This project analyzes On-Time Performance Dataset. Report can be found here
On Time performance data consists of airport and airline data in USA across the past 30 years. The dataset size is 60 GB split across 330+ CSV files. Each file has 100+ fields. Only a few of the fields are relevant. The dataset requires significant cleaning before relevant information can be extracted.
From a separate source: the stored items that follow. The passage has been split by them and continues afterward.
$ cat src/rtl/dfx_params.svh
`ifndef DFX_PARAMS_SVH
`define DFX_PARAMS_SVH

////////////////////////////////////////////////////////////////////////////////
// peripheral map
`define DFX_PERIPH_BASE 32'h4000_0000
`define DFX_PERIPH_LAST 32'h4007_ffff
`define DFX_ILL0_BASE 32'h4008_0000
`define DFX_ILL0_LAST 32'h400f_efff
`define DFX_GPIO_STD_BASE 32'h400f_f000
`define DFX_GPIO_STD_LAST 32'h400f_ffff
`define DFX_GPIO_ALT_BASE 32'h4000_f000
`define DFX_ILL1_BASE 32'h4010_0000
`define DFX_ILL1_LAST 32'h43ff_ffff
`define DFX_DECOR_BASE 32'h4400_0000
`define DFX_DECOR_LAST 32'h4fff_ffff
`define DFX_FIELD_BASE 32'h5000_0000
`define DFX_FIELD_LAST 32'h5fff_ffff
`define DFX_SLOT_COUNT 129
`define DFX_SLOT_MSB 11

////////////////////////////////////////////////////////////////////////////////
// decoration fields
`define DFX_REGION_MSB 30
`define DFX_REGION_LSB 29
`define DFX_REGION_PERIPH 2'h2
`define DFX_EXTRACT_BIT 28
`define DFX_BPOS_MSB 27
`define DFX_BPOS_LSB 23
`define DFX_WIDTH_MSB 22
`define DFX_WIDTH_LSB 19
`define DFX_OFFS_MSB 18

////////////////////////////////////////////////////////////////////////////////
// bus encodings
`define DFX_TRANS_IDLE 2'h0
`define DFX_SIZE_BYTE 3'h0
`define DFX_SIZE_HALF 3'h1
`define DFX_MASK_BYTE 32'h0000_00ff
`define DFX_MASK_HALF 32'h0000_ffff
`define DFX_MASK_WORD 32'hffff_ffff

`endif

$ cat src/rtl/dfx_pkg.sv
package dfx_pkg;

    typedef enum logic [2:0] {
        DFX_CLS_OUTSIDE = 3'b000,
        DFX_CLS_NORMAL = 3'b001,
        DFX_CLS_GPIO = 3'b010,
        DFX_CLS_DECOR = 3'b011,
        DFX_CLS_FIELD = 3'b100,
        DFX_CLS_ILLEGAL = 3'b101
    } dfx_class_type;

    typedef enum logic [2:0] {
        DFX_PH_IDLE = 3'b000,
        DFX_PH_PASS = 3'b001,
        DFX_PH_EXT_DATA = 3'b010,
        DFX_PH_EXT_RET = 3'b011,
        DFX_PH_ERR_FIRST = 3'b100,
        DFX_PH_ERR_LAST = 3'b101
    } dfx_phase_type;

    typedef struct packed {
        dfx_phase_type phase;
        logic [4:0] bitPos;
        logic [3:0] widthM1;
        logic [4:0] lane;
        logic [2:0] size;
        logic [31:0] data;
    } dfx_state_type;

    typedef struct packed {
        logic [1:0] rstSync;
    } dfx_rst_type;

endpackage
$ cat src/rtl/dfx_dec_if.sv
`timescale 1ns/1ps

interface dfx_dec_if;
    logic [31:0] addr;
    logic [2:0] size;
    logic [31:0] rdata;
    logic [4:0] bitPosReg;
    logic [3:0] widthReg;
    logic [4:0] laneReg;
    logic [2:0] sizeReg;
    dfx_pkg::dfx_class_type kind;
    logic [31:0] memAddr;
    logic [4:0] bitPos;
    logic [3:0] widthM1;
    logic [4:0] lane;
    logic [31:0] masked;

    modport unit (
        input addr, size, rdata, bitPosReg, widthReg, laneReg, sizeReg,
        output kind, memAddr, bitPos, widthM1, lane, masked
    );
    modport core (
        output addr, size, rdata, bitPosReg, widthReg, laneReg, sizeReg,
        input kind, memAddr, bitPos, widthM1, lane, masked
    );
endinterface

$ cat src/rtl/dfx_bridge.sv
`timescale 1ns/1ps
`include "dfx_params.svh"


module dfx_bridge (
    input wire logic mclk,
    input wire logic rst_b,
    input wire logic [31:0] mHaddr,
    input wire logic [1:0] mHtrans,
    input wire logic mHwrite,
    input wire logic [2:0] mHsize,
    input wire logic [31:0] mHwdata,
    output logic [31:0] mHrdata,
    output logic mHreadyOut,
    output logic mHresp,
    output logic [31:0] sHaddr,
    output logic [1:0] sHtrans,
    output logic sHwrite,
    output logic [2:0] sHsize,
    output logic [31:0] sHwdata,
    output logic sHreadyIn,
    input wire logic [31:0] sHrdata,
    input wire logic sHready,
    input wire logic sHresp
);

    dfx_pkg::dfx_state_type stateReg;
    dfx_pkg::dfx_state_type stateNext;
    dfx_pkg::dfx_rst_type rstReg;
    dfx_pkg::dfx_rst_type rstNext;
    logic rstN;
    logic isExtract;
    logic forward;
    dfx_dec_if dec ();

    dfx_field_unit fieldUnit (
        .dec(dec)
    );

    ////////////////////////////////////////////////////////////////////////////
    // reset release
    always_comb begin
        rstNext.rstSync = {rstReg.rstSync[0], 1'b1};
    end

    always_ff @(posedge mclk or negedge rst_b) begin
        if (!rst_b) begin
            rstReg <= '0;
        end else begin
            rstReg <= rstNext;
        end
    end

    assign rstN = rstReg.rstSync[1];

    ////////////////////////////////////////////////////////////////////////////
    // decode hookup
    always_comb begin
        dec.addr = mHaddr;
        dec.size = mHsize;
        dec.rdata = sHrdata;
        dec.bitPosReg = stateReg.bitPos;
        dec.widthReg = stateReg.widthM1;
        dec.laneReg = stateReg.lane;
        dec.sizeReg = stateReg.size;
    end

    assign isExtract = (dec.kind == dfx_pkg::DFX_CLS_FIELD) && !mHwrite;
    assign forward = (dec.kind != dfx_pkg::DFX_CLS_ILLEGAL);

    ////////////////////////////////////////////////////////////////////////////
    // master side answer
    always_comb begin
        mHreadyOut = 1'b1;
        mHresp = 1'b0;
        mHrdata = sHrdata;
        sHreadyIn = 1'b1;
        unique case (stateReg.phase)
            dfx_pkg::DFX_PH_PASS: begin
                mHreadyOut = sHready;
                mHresp = sHresp;
                sHreadyIn = sHready;
            end
            dfx_pkg::DFX_PH_EXT_DATA: begin
                mHreadyOut = sHresp & sHready;
                mHresp = sHresp;
                sHreadyIn = sHready;
            end
            dfx_pkg::DFX_PH_EXT_RET: begin
                mHrdata = (stateReg.data >> stateReg.bitPos) << stateReg.lane;
            end
            dfx_pkg::DFX_PH_ERR_FIRST: begin
                mHreadyOut = 1'b0;
                mHresp = 1'b1;
                sHreadyIn = 1'b0;
            end
            dfx_pkg::DFX_PH_ERR_LAST: begin
                mHresp = 1'b1;
            end
            default: begin
            end
        endcase
    end

    ////////////////////////////////////////////////////////////////////////////
    // slave side address phase
    always_comb begin
        if (dec.kind == dfx_pkg::DFX_CLS_FIELD && mHwrite) begin
            sHaddr = mHaddr;
        end else begin
            sHaddr = dec.memAddr;
        end
        sHwrite = mHwrite;
        sHsize = mHsize;
        sHwdata = mHwdata;
        if (mHreadyOut && forward) begin
            sHtrans = mHtrans;
        end else begin
            sHtrans = `DFX_TRANS_IDLE;
        end
    end

    ////////////////////////////////////////////////////////////////////////////
    // phase sequencing
    always_comb begin
        stateNext = stateReg;
        unique case (stateReg.phase)
            dfx_pkg::DFX_PH_EXT_DATA: begin
                if (sHready && !sHresp) begin
                    stateNext.data = dec.masked;
                    stateNext.phase = dfx_pkg::DFX_PH_EXT_RET;
                end
            end
            dfx_pkg::DFX_PH_ERR_FIRST: begin
                stateNext.phase = dfx_pkg::DFX_PH_ERR_LAST;
            end
            default: begin
            end
        endcase
        if (mHreadyOut) begin
            if (!mHtrans[1]) begin
                stateNext.phase = dfx_pkg::DFX_PH_IDLE;
            end else if (!forward) begin
                stateNext.phase = dfx_pkg::DFX_PH_ERR_FIRST;
            end else if (isExtract) begin
                stateNext.phase = dfx_pkg::DFX_PH_EXT_DATA;
                stateNext.bitPos = dec.bitPos;
                stateNext.widthM1 = dec.widthM1;
                stateNext.lane = dec.lane;
                stateNext.size = mHsize;
            end else begin
                stateNext.phase = dfx_pkg::DFX_PH_PASS;
            end
        end
    end

    always_ff @(posedge mclk or negedge rstN) begin
        if (!rstN) begin
            stateReg <= '0;
        end else begin
            stateReg <= stateNext;
        end
    end

endmodule

$ cat src/rtl/dfx_field_unit.sv
`timescale 1ns/1ps
`include "dfx_params.svh"

module dfx_field_unit (
    dfx_dec_if.unit dec
);

    ////////////////////////////////////////////////////////////////////////////
    // address classification
    function automatic dfx_pkg::dfx_class_type classify(input logic [31:0] a);
        if (a >= `DFX_PERIPH_BASE && a <= `DFX_PERIPH_LAST) begin
            classify = dfx_pkg::DFX_CLS_NORMAL;
        end else if (a >= `DFX_GPIO_STD_BASE && a <= `DFX_GPIO_STD_LAST) begin
            classify = dfx_pkg::DFX_CLS_GPIO;
        end else if ((a >= `DFX_ILL0_BASE && a <= `DFX_ILL0_LAST) ||
                     (a >= `DFX_ILL1_BASE && a <= `DFX_ILL1_LAST)) begin
            classify = dfx_pkg::DFX_CLS_ILLEGAL;
        end else if (a >= `DFX_DECOR_BASE && a <= `DFX_DECOR_LAST) begin
            classify = dfx_pkg::DFX_CLS_DECOR;
        end else if (a >= `DFX_FIELD_BASE && a <= `DFX_FIELD_LAST &&
                     a[`DFX_REGION_MSB:`DFX_REGION_LSB] == `DFX_REGION_PERIPH &&
                     a[`DFX_EXTRACT_BIT]) begin
            classify = dfx_pkg::DFX_CLS_FIELD;
        end else begin
            classify = dfx_pkg::DFX_CLS_OUTSIDE;
        end
    endfunction

    // container follows the access size
    function automatic logic [31:0] container(input logic [2:0] sz);
        if (sz == `DFX_SIZE_BYTE) begin
            container = `DFX_MASK_BYTE;
        end else if (sz == `DFX_SIZE_HALF) begin
            container = `DFX_MASK_HALF;
        end else begin
            container = `DFX_MASK_WORD;
        end
    endfunction

    logic [31:0] fieldMask;
    logic [4:0] widthCount;

    ////////////////////////////////////////////////////////////////////////////
    // address phase decode
    always_comb begin
        dec.kind = classify(dec.addr);
        dec.bitPos = dec.addr[`DFX_BPOS_MSB:`DFX_BPOS_LSB];
        dec.widthM1 = dec.addr[`DFX_WIDTH_MSB:`DFX_WIDTH_LSB];
        unique case (dec.kind)
            dfx_pkg::DFX_CLS_FIELD: begin
                dec.memAddr = `DFX_PERIPH_BASE | {13'h0, dec.addr[`DFX_OFFS_MSB:0]};
            end
            dfx_pkg::DFX_CLS_GPIO: begin
                dec.memAddr = `DFX_GPIO_ALT_BASE | {20'h0, dec.addr[`DFX_SLOT_MSB:0]};
            end
            default: begin
                dec.memAddr = dec.addr;
            end
        endcase
        if (dec.size == `DFX_SIZE_BYTE) begin
            dec.lane = {dec.addr[1:0], 3'h0};
        end else if (dec.size == `DFX_SIZE_HALF) begin
            dec.lane = {dec.addr[1], 4'h0};
        end else begin
            dec.lane = 5'h00;
        end
    end

    ////////////////////////////////////////////////////////////////////////////
    // data phase mask, clipped at the container edge
    always_comb begin
        widthCount = {1'b0, dec.widthReg} + 5'h01;
        fieldMask = ((32'h0000_0001 << widthCount) - 32'h0000_0001) << dec.bitPosReg;
        dec.masked = (dec.rdata >> dec.laneReg) & fieldMask & container(dec.sizeReg);
    end

endmodule

$ cat config.mk
export PLATFORM = sky130hd
export DESIGN_NAME = dfx_bridge
export DESIGN_NICKNAME = d
export VERILOG_FILES = /design/src/rtl/dfx_pkg.sv /design/src/rtl/dfx_dec_if.sv /design/src/rtl/dfx_bridge.sv /design/src/rtl/dfx_field_unit.sv
export VERILOG_INCLUDE_DIRS = /design/src /design/src/rtl
export SDC_FILE = /design/constraint.sdc
export NUM_CORES = 1
export LEC_CHECK = 0
export BUFFER_PORTS_ARGS = -buffer_cell sky130_fd_sc_hd__clkbuf_2
export CAP_MARGIN = 25
export CORE_ASPECT_RATIO = 0.9
export CORE_MARGIN = 2
export CORE_UTILIZATION = 25
export CTS_CLUSTER_DIAMETER = 100
export DETAILED_ROUTE_END_ITERATION = 12
export PLACE_DENSITY = 0.43
export REMOVE_ABC_BUFFERS = 1
export SYNTH_ARGS = -nofsm -noshare
export SYNTH_HDL_FRONTEND = slang
export SYNTH_HIERARCHICAL = 1
export SYNTH_SLANG_ARGS = --single-unit
$ cat constraint.sdc
create_clock -name mclk -period 8.4 [get_ports mclk]
set_clock_uncertainty 0.05 [all_clocks]
set_input_delay 1.68 -clock mclk [delete_from_list [all_inputs] [get_ports mclk]]
set_output_delay 1.68 -clock mclk [all_outputs]
set_load 0.02 [all_outputs]
# Yosys cells after proc, flatten, opt, wreduce, memory -nomap -nowiden
# Index checks and enable logic that the tools add are counted.
[totals] ff_bits=54 latchBits=0 ramBits=0 mem_bits_ro=0 in_bits=106 memories=0
[classes] n_addsub=2 mul=0 div=0 magnitude_cmp=12 eq_ne=12 shift=5 n_mux=25 bitwise_logic=3 reduce_logical=23
[op_table] cell="$ge A32 B31 Y1 const B" n=6
[op_table] cell="$le A32 B31 Y1 const B" n=6
[op_table] cell="$mux W32" n=4
[op_table] cell="$and A32 B32 Y32" n=2
[op_table] cell="$pmux W32 S2" n=1
[op_table] cell="$shl A32 B5 Y32" n=2
[op_table] cell="$shr A32 B5 Y32" n=2
[op_table] cell="$mux W17" n=3
[op_table] cell="$shl A1 B5 Y32 const A" n=1
[op_table] cell="$sub A32 B1 Y32 const B" n=1
[op_table] cell="$mux W3" n=8
[op_table] cell="$mux W20" n=1
[op_table] cell="$logic_and A1 B1 Y1" n=12
[op_table] cell="$mux W5" n=2
[op_table] cell="$eq A3 B1 Y1 const B" n=3
[op_table] cell="$eq A3 B2 Y1 const B" n=3
[op_table] cell="$eq A3 B3 Y1 const B" n=3
[op_table] cell="$logic_not A3 Y1" n=2
[op_table] cell="$ne A3 B3 Y1 const B" n=2
[op_table] cell="$pmux W3 S2" n=1
[op_table] cell="$add A4 B1 Y5 const B" n=1
[op_table] cell="$mux W2" n=2
[op_table] cell="$pmux W1 S2" n=2
[op_table] cell="$reduce_and A2 Y1" n=2
[op_table] cell="other kinds (8)" n=10

# Longest topological paths before layout
# Gate-level depths: netlist of the first run.
[depth] word_depth=15 mapped_depth=13

# By module
# Netlist of the first run, hierarchy kept.
[modules_own_cells] mod="dfx_bridge" n_inst=1 cells_each=829 area_per_inst_um2=7459.7
[modules_own_cells] mod="dfx_field_unit" n_inst=1 cells_each=556 area_per_inst_um2=4060.1

# Worst setup path after synthesis of the first run
# OpenSTA, ideal clock, no wires.
[synth_path] path_kind="input to output" start="input mHaddr[31]" end="output sHaddr[10]" arrival_time_ns=4.049 t_required_ns=6.670 path_slack_ns=2.621 stages=8 path_buffers=1 cell_sequence="nor3b_1 nand2b_1 or4_1 nor2b_1 nand2b_1 nor2_1 clkbuf_1 mux2_2"
[synth_lines] element="start: declaration" line="dfx_bridge.sv:8" source="input wire logic [31:0] mHaddr,"
[synth_lines] element="$ge A32 B31 Y1 (no source line) or $le A32 B31 Y1 (tied branches)"
[synth_lines] element="$logic_and A1 B1 Y1 (no source line)"
[synth_lines] element="$mux W3 or $logic_or A1 B1 Y1 (tied branches)" line="dfx_field_unit.sv:18, dfx_field_unit.sv:15"
[synth_lines] element="$mux W3" line="dfx_field_unit.sv:15" source="end else if ((a >= `DFX_ILL0_BASE && a <= `DFX_ILL0_LAST) ||"
[synth_lines] element="$mux W3" line="dfx_field_unit.sv:13" source="end else if (a >= `DFX_GPIO_STD_BASE && a <= `DFX_GPIO_STD_LAST) begin"
[synth_lines] element="$mux W3 *" line="dfx_field_unit.sv:11" source="if (a >= `DFX_PERIPH_BASE && a <= `DFX_PERIPH_LAST) begin"
[synth_lines] element="net dec.kind[0]" line="dfx_dec_if.sv:11" source="dfx_pkg::dfx_class_type kind;"
[synth_lines] element="$eq A3 B3 Y1 *" line="dfx_bridge.sv:108" source="if (dec.kind == dfx_pkg::DFX_CLS_FIELD && mHwrite) begin"
[synth_lines] element="$logic_and A1 B1 Y1 *" line="dfx_bridge.sv:108"
[synth_lines] element="$mux W32 *" line="dfx_bridge.sv:108"
[synth_lines] element="end: declaration" line="dfx_bridge.sv:16" source="output logic [31:0] sHaddr,"
# Mark *: on every way through the listed nets, which the timed path passes. The rest lies on a longest branch.

# Worst setup path in the final report of the first run
[layout_path] start="register stateReg, in the netlist dec.bitPosReg[1]" end="output mHrdata[31]"
[layout_via] elab_chain_cells=3
[layout_lines] element="start: declaration" line="dfx_bridge.sv:27" source="dfx_pkg::dfx_state_type stateReg;"
[layout_lines] element="start signal: assignment" line="dfx_bridge.sv:161" source="stateReg <= stateNext;"
[layout_lines] element="$shr A32 B5 Y32" line="dfx_bridge.sv:90" source="mHrdata = (stateReg.data >> stateReg.bitPos) << stateReg.lane;"
[layout_lines] element="$shl A32 B5 Y32" line="dfx_bridge.sv:90"
[layout_lines] element="$mux W32" line="dfx_bridge.sv:78" source="unique case (stateReg.phase)"
[layout_lines] element="end: declaration" line="dfx_bridge.sv:13" source="output logic [31:0] mHrdata,"
# Every way passes these cells.

==> reports/qor.yml, run 1 <==
cts:
  ctsHtreeMaxLevel: 2
  root_buffer: "clkbuf_16"
  cts_made_buffers: 5
  post_cts_buffers: 0
  ctsHoldBuffers: 0
  clock_sinks: 54
  clockBufferDepth: 2
  clock_latency_ps: 310
  tritoncts: "built"
  post_cts_resized: 0
  clkTransAtPathRegs_ps: 80
yosys:
  yosys.cell_types.count: 96
  synth_seq_cells: 54
  yosysWarnings: 6
  synth.avg_cell_area_um2: 8.318
  syn_inst: 1385
  synthFlopType: "dfrtp_1"
  synth-edff-count: 0
  yosysSeqAreaShare_pct: 11.73
  synthArstFlopShare_pct: 100.0
  synth_area_um2: 11520
die:
  die_w_um: 230.3
  io_pins: 211
  start_util_pct: 25.34
  placementRows: 74
  coreArea_um2: 45460
  die_h_um: 207.6
  die_area_um2: 47810
placed_design:
  dp.cells: 1962
  place.gp.congestion: 0.9227
  dp_slack_ps: 2027
  dpl.hpwl_um: 36780
  portBuffers: 146
sta:
  max_freq_mhz: 155.5
  drv_slew: 0
  finalSetupViolations: 0
  grt_setup_unrepaired: "no"
  tightest_slew_ps: 983.9
  final_hold_viol_count: 0
  setup_tns_ps: 0
  fin_hold_ws_ps: 312.1
  slew_headroom_pct: 33.58
  setup_ws_ps: 1968
  min_period_over_period_pct: 76.57
  fin_crit_ps: 6432
setup_path:
  crit_arrival_ps: 4700
  crit_chain: "buf_4, nor2b_1, nand3_1, a31oi_1, nor4_1, o31ai_1, a2bb2o_1, a211oi_1, o221a_1, clkbuf_2"
  cp_num_buf_inv: 2
  max_stage_delay_ps: 790
  crit_required_ps: 6670
  crit_path_max_fanout: 76
  cp-start-kind: "flip-flop"
  crit_type: "flip-flop to output port"
  cp-end-kind: "output port"
  cpMaxStageDelayCell: "o31ai_1"
  cp_top_family: "compound AO/OA/AOI/OAI gates"
finish:
  fin_nets: 1469
  layout-drive-gt1-share_pct: 29.79
  syn2layout_area_growth_pct: 6.452
  num-fill-cells: 4935
  layout.cells.non_filler: 1971
  diodes: 0
pwr:
  finalPower_mw: 2.778
  p_leak_nw: 4.548
  power.density_nw_per_um2: 226.6
  vdd_ir_drop_max_mv: 0.1123
global_route:
  grt_pass1_wl_um: 73380
  track_usage_pct: 19.53
  grt-ovfl-total: 0
  grt_pass1_vias: 11340
  antenna_found_initial: 0
  grt_max_degree: 77
job:
  drv_cap: 0
routing:
  first_pass_iters: 6
  drc: 0
  vias: 11910
  first_iter_violations: 1341
  wl_per_cell_um: 24.40
  postRouteAntennaNets: 0
  via_per_inst: 6.040
  finalWirelength_um: 48100
worst_hold_path:
  min_path_type: "flip-flop to flip-flop"
run_status:
  status: "completed"
==> synthesized netlist by cell type, drive strengths merged, types with 10 or more instances <==
master | number | area [um^2]
mux2 | 130 | 1471
buf | 114 | 764.5
nor2 | 106 | 407.9
nand2 | 93 | 349.1
mux2i | 88 | 880.8
clkbuf | 84 | 315.3
mux4 | 71 | 1599
o21ai | 67 | 346.6
nor3 | 59 | 295.3
dfrtp | 54 | 1351
a21oi | 53 | 265.3
a211oi | 24 | 180.2
a22oi | 23 | 182.7
and2 | 22 | 137.6
o22ai | 22 | 143.9
nand2b | 20 | 125.1
nand3 | 20 | 100.1
o211ai | 19 | 142.6
o31ai | 19 | 142.6
inv | 18 | 67.56
nor2b | 16 | 100.1
a22o | 15 | 131.4
a31oi | 13 | 81.33
nor4 | 13 | 87.58
o221ai | 12 | 105.1
nand4 | 11 | 68.82
a221o | 10 | 100.1
o311ai | 10 | 87.59
==> cell families after synthesis <==
logic type | Yosys count | share of synthesized area, %
AOI/OAI and AO/OA | 397 | 25.15
xor gates and xnor gates | 1 | 0.07604
adders and majority gates | 1 | 0.1086
buffers and inverters | 221 | 10.12
DFF | 54 | 11.73
muxes | 289 | 34.30
other | 3 | 0.09774
and+or+nand+nor | 419 | 18.41
==> registers in the layout, summed over array words and instances (netlist names) <==
name	cells
stateReg	35
dec.bitPosReg	5
dec.laneReg	5
dec.widthReg	4
dec.sizeReg	3
rstReg	2
==> stage by stage <==
step / cell area [um^2] / util, %
6_report: 12260 / 26.97
5_1_grt: 12260 / 26.97
4_1_cts: 12260 / 26.96
3_5_place_dp: 12100 / 26.62
3_3_place_gp: 12100 / 26.62
2_1_floorplan: 10450 / -
==> layout make-up <==
type | instances | area, um^2 | share of cell area [%]
Multi-Input combinational cell | 1112 | 9012 | 73.49
Inverter | 23 | 86.33 | 0.7040
Timing Repair Buffer | 166 | 880.8 | 7.183
Clock buffer | 5 | 125.1 | 1.020
Sequential cell | 54 | 1369 | 11.16
Tap cell | 608 | 760.7 | 6.203
Clock inverter | 3 | 28.78 | 0.2347
==> layer usage <==
metal / part of all wire (%) / up-vias / global-route usage, % / wire [um]
met3: 7.7 / 61 / 2.651 / 3724
met4: 1.8 / 0 / 3.560 / 867
met1: 45 / 5917 / 28.83 / 21870
met2: 45 / 607 / 30.31 / 21630
met5: 0 / - / 0.3024 / 0
li1: - / 5320 / - / -
==> worst reg2reg max path: cells and delay by family (launching register included) <==
kind | cells | cell delay (ps)
flip-flops | 1 | 650
AO/OA/AOI/OAI | 4 | 1110
multiplexers | 1 | 260
AND/OR/NAND/NOR | 3 | 1810
adder cells (fa/ha/maj) | 1 | 510
==> final timing paths <==
check,startpoint,to,slack (ps),depth (start not counted)
worst max-delay path,dec.bitPosReg[1]$_DFFE_PN0P_,mHrdata[31],1970,10
worst min-delay path,rstReg[0]$_DFF_PN0_,rstReg[1]$_DFF_PN0_,310,0
worst max register to register,dec.widthReg[1]$_DFFE_PN0P_,stateReg[15]$_DFFE_PN0P_,3950,9
worst min register to register,rstReg[0]$_DFF_PN0_,rstReg[1]$_DFF_PN0_,310,0
max in group asynchronous,rst_b,rstReg[1]$_DFF_PN0_,7110,1
min in group asynchronous,rstReg[1]$_DFF_PN0_,dec.widthReg[2]$_DFFE_PN0P_,320,1
==> where the power goes <==
group	total (mW)	switching (mW)	leakage [nW]	internal (mW)
logic	2.10	1.32	3.76	0.778
clock network	0.226	0.111	0.0759	0.114
registers	0.456	0.155	0.713	0.301
total	2.78	1.59	4.55	1.19
==> placed cells by master (no fill, tap or decap), types with 24 or more instances in the layout <==
cell	count
a21oi_1	53
nor2_1	103
mux2_2	122
mux4_2	71
o21ai_0	57
mux2i_1	88
clkbuf_2	146
a211oi_1	24
nand2_1	93
dfrtp_1	44
nor3_1	59
Note: power is estimated with default switching activity, not from simulation.
--- src/hw/lxcd_defs.svh ---
// Purpose: Constants of the line transceiver control block (offsets, bit fields, timing).
// Assumes: Included by bare name from the package and the control module.
// Notes: Times are kept in their own unit; the power-up and pin reset cycle counts derive from the clock period, the others are fixed.
`ifndef LXCD_DEFS_SVH
`define LXCD_DEFS_SVH

// ****************************************************************
// Register map
// ****************************************************************
`define LXCD_ADDR_W 8
`define LXCD_DATA_W 8
`define LXCD_OFS_CTRL 8'h10
`define LXCD_RDATA_UNMAPPED 8'h00
`define LXCD_CTRL_RESET 8'h00

// ****************************************************************
// Bit positions of the input and output data bytes, and the pending-interrupt mode code
// ****************************************************************
`define LXCD_BIT_LOSS 0
`define LXCD_BIT_CODER 2
`define LXCD_BIT_REMOTE 5
`define LXCD_BIT_LOCAL 6
`define LXCD_BIT_ONES 7
`define LXCD_MODE_IRQ 3'b011

// ****************************************************************
// Timing
// ****************************************************************
`define LXCD_CLK_PERIOD_PS 8000
`define LXCD_PWRUP_MS 32
`define LXCD_PIN_RESET_NS 200
`define LXCD_PWRUP_CYC (`LXCD_PWRUP_MS * 1000000 / (`LXCD_CLK_PERIOD_PS / 1000))
`define LXCD_PIN_RESET_CYC ((`LXCD_PIN_RESET_NS * 1000 + `LXCD_CLK_PERIOD_PS - 1) / `LXCD_CLK_PERIOD_PS)
`define LXCD_MODE_TOGGLE_CYC 64
`define LXCD_TXCLK_LOSS_CYC 256
`define LXCD_ATTN_BIT_CYC 16
`define LXCD_ATTN_FRAME_BITS 4

`endif

--- src/hw/lxcd_pkg.sv ---
// Purpose: Types shared by the line transceiver control block.
// Assumes: Constants come from lxcd_defs.svh.
// Notes: Power-up sequencer states are one-hot.
`include "lxcd_defs.svh"

package lxcd_pkg;
    typedef logic [`LXCD_ADDR_W-1:0] lxcd_addr_t;
    typedef logic [`LXCD_DATA_W-1:0] lxcd_data_t;
    typedef enum logic [1:0] {
        LXCD_ST_CALIB = 2'b01,
        LXCD_ST_RUN = 2'b10
    } lxcd_state_t;
endpackage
The project dived into seasonal trends across airports and airline delays. The delays were visualized over the past 30 years for the top 5 airports and airlines with maximum delays. The insights captured matched with the world events which led to those delays.
The project functionality was replicated in Hadoop and Spark in AWS .
Pre-requisites:
- Java (v1.8+)
- Spark (v2.2.0 compiled with Scala 2.11.X and hadoop-2.7)
- Scala (v2.11.X)
- .Renviron should exist to generate the report in R
- Hadoop(v2.8.1)
This project can output the result using both spark and hadoop. To run the project with hadoop, use make build
and make run
. For
spark version use make sbuild
and make srun
.
The hadoop version might require setup in your local machine. You may use make setup
to push the whole input directory in HDFS. Also, if you have the input
directory setup in local/HDFS, you will be able to run the whole program directly with make all
which builds the JAR, cleans HDFS output
and runs the JAR with hadoop.
Before running the project:
- Update the variables SCALA_HOME,SPARK_HOME,HADOOP_HOME,MY_CLASSPATH,SC_CLASSPATH as per your configuration in Makefile.
- Copy the input files to be processed in a folder
input
in the same level as src folder. - For the hadoop version and spark version, the output will be located in
output
.
More details can be found in the report.pdf and diff.pdf.